◆ **WHAT TO DO**
Quote the records below word for word, please, from the very first line through the one that contains "simple gates,73,4.327", and nothing beyond it.
Start of PROVIDED ENTRIES
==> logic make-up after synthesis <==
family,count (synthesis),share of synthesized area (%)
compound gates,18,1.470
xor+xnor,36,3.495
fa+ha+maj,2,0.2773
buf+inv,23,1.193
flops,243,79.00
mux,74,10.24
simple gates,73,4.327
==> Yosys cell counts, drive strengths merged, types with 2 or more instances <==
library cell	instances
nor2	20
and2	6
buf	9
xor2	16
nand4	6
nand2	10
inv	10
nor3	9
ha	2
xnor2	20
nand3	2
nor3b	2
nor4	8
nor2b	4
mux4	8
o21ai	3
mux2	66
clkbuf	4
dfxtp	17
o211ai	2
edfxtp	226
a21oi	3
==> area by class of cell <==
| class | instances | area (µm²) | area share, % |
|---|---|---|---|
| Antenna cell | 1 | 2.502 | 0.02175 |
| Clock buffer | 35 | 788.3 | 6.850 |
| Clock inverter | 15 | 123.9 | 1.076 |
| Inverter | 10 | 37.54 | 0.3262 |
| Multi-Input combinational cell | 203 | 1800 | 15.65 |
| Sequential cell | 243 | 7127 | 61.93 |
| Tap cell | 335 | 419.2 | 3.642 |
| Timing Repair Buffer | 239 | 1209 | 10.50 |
End of PROVIDED ENTRIES
◆ **RESPONSE TO THE TASK**
==> logic make-up after synthesis <==
family,count (synthesis),share of synthesized area (%)
compound gates,18,1.470
xor+xnor,36,3.495
fa+ha+maj,2,0.2773
buf+inv,23,1.193
flops,243,79.00
mux,74,10.24
simple gates,73,4.327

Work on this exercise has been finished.